Legami a lungo termine
Sempre stando a quanto emerso, Russia e Ungheria avrebbero "affrontato le questioni attuali relative al commercio bilaterale e alla cooperazione economica, le attività congiunte nei settori energetico, industriale, sanitario, agricolo, edile e in altri ambiti di interesse comune, nonché in ambito culturale e umanitario", fa sapere ancora "Politico". Inoltre, i due Paesi hanno rafforzato l'importanza di "sviluppare legami a lungo termine e reciprocamente vantaggiosi in aree di interesse comune". A chi ha chiesto conto del contenuto di questi documenti, Szijjártó ha precisato: "La cooperazione bilaterale ungherese è guidata dall'interesse nazionale, non da pressioni per conformarsi ai media liberali mainstream, estremamente di parte.
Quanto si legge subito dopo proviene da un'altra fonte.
Background: an optimization exercise with open tools, aiming at small area, a short achievable clock period and few clock cycles. Do not read the settings as production practice. RTL that was checked went through simulation tests only; none was proved equivalent to the original. Function not checked in runs 2, 3 and 5: the RTL went through the layout flow alone. No activity file was given, so power comes from the tool's default toggle rates.

==> flow/design.v <==
package tanimoto_pkg;
    typedef logic [32-1:0]    vec_t;
    typedef logic [6-1:0]    cnt_t;
    typedef logic [7-1:0]    thr_t;
    typedef logic [8-1:0]     qid_t;
    typedef logic [2-1:0] ref_idx_t;
    typedef logic [4-1:0]     mask_t;
    typedef logic [4-1:0] credit_t;
    typedef struct packed {
        logic valid;
        vec_t vec;
        cnt_t cnt;
        qid_t id;
    } query_t;
    typedef struct packed {
        logic  valid;
        qid_t  id;
        mask_t mask;
    } hit_t;
    typedef struct packed {
        qid_t     query_id;
        ref_idx_t ref_idx;
    } id_pair_t;
    typedef struct packed {
        logic en;
        cnt_t addr;
        thr_t data;
    } thr_wr_t;
endpackage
Continuate pure con il vostro lavoro di parte!". Il Ministero degli Esteri russo, invece, non ha voluto commentare.
Nucleare e sport
L'accordo, sarebbe emerso ancora, aprirebbe la strada alla realizzazione di nuovi progetti per l'elettricità e l'idrogeno in Ungheria da parte di aziende russe e a una più stretta cooperazione in materia di petrolio, gas e combustibile nucleare. Budapest, in questo senso, avrebbe accettato di valutare la possibilità di rafforzare l'insegnamento della lingua russa nel paese, importando insegnanti dalla Russia, nonché di potenziare il riconoscimento reciproco delle qualifiche e di avviare programmi di scambio per studenti laureati. In base ai termini dell'accordo, il governo ungherese avrebbe poi sostenuto una serie di programmi di scambio in svariati settori, dallo sport alle arti circensi. Le due parti, infatti, avrebbero condiviso l'idea di un piano d'azione 2026-2027 per la collaborazione congiunta in ambito sportivo.
Le elezioni in Ungheria
Questo piano, conclude "Politico", assume una significativa importanza anche alle luce delle prossime elezioni parlamentari nazionali, nelle quali Orbán si trova ad affrontare la prova più difficile dei suoi 16 anni al potere e nelle quali il suo partito sembra essere in svantaggio nei sondaggi rispetto al partito di centro-destra, oggi all'opposizione. In campagna elettorale Orban stesso ha descritto i suoi rapporti amichevoli con Mosca come un tema importante per il futuro del Paese, accusando i rivali di voler trascinare l'Ungheria nella guerra in Ucraina e di compromettere anche l'accesso ai combustibili fossili russi.